*The official service or system that delivers letters and parcels
I have been waiting ages for some items I have ordered oversee. Actually for special effects purposes this opening line stretches the period immensely. But it does feel like a long time ago compared to the previous times when I had ordered books or electronics devises from oversee and used my post box address. Usually the items will reach me in or within a month’s time. The whole waiting period back then had been normalized. What is a month if you know for sure that you will receive your items? And you find solace in the thought that your nosy neighbors won’t have an opportunity to claw and sniff at your parcel with curiosity at your apartment block before you marvel at it with bated breath prior to its ceremonious unwrapping.

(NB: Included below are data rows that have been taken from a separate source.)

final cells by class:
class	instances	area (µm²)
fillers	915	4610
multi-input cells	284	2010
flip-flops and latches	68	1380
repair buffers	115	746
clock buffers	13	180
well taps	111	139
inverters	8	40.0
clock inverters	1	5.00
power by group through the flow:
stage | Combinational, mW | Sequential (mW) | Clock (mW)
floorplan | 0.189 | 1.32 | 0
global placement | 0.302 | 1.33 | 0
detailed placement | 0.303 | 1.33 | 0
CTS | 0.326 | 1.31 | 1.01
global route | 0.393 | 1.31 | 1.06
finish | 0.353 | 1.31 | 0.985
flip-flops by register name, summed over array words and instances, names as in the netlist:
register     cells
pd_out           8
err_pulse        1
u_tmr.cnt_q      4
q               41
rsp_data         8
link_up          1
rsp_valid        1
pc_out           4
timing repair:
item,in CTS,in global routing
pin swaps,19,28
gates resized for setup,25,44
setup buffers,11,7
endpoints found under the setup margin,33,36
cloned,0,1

Presently my stuff, ordered in the middle of winter, was suppose to have arrived at my clutches prior to the start of spring should there have been any delays at customs. Unfortunately they were caught in the flare up of South African Post Office employees strike when its momentum set in after simmering for a couple of years at the brim; For the long time their lot were unhappy because some of their colleagues had been casual workers for a long spell and in the spirit of solidarity they’d rather down tools than continue to serve those of us who believed in their service in order to drive a point home. This is despite the fact that we have an option of the digital age and the alternative services available out there as an alternative SAPO. If the post office was the moss code and on the other hand of the specter the SMS nestled itself comfortable we who came of age prior to the smart-phone would stick with the tried and tested, so it seemed, for our minds now gently sway elsewhere as we accept the effervescence of things.
During a walk with a friend to nowhere about a month ago something snapped when my local post office’ non appetizing architectural form reared itself in the suburbanscape. I dropped a one liner of interruption during their turn in our conversation ‘you know the post office is on strike?’ I said hoping that I would solicit an ounce of sympathy. I should’ve known better
‘Really? I don’t know when was the last time I used the post office, probably when I was in high school. We are in the age of the internet’ they bellowed somewhere in the digital realm of all things evanescent (this was a progression from the effervescence mood of my broodiness earlier on). My stomach turned in anxiety. Was I a man caught up in a malaise slush of a retardation of some sort? Was I delusional? Haunted by an anomaly where the afflicted actually is in the wrong but actually thinks everybody is missing the point.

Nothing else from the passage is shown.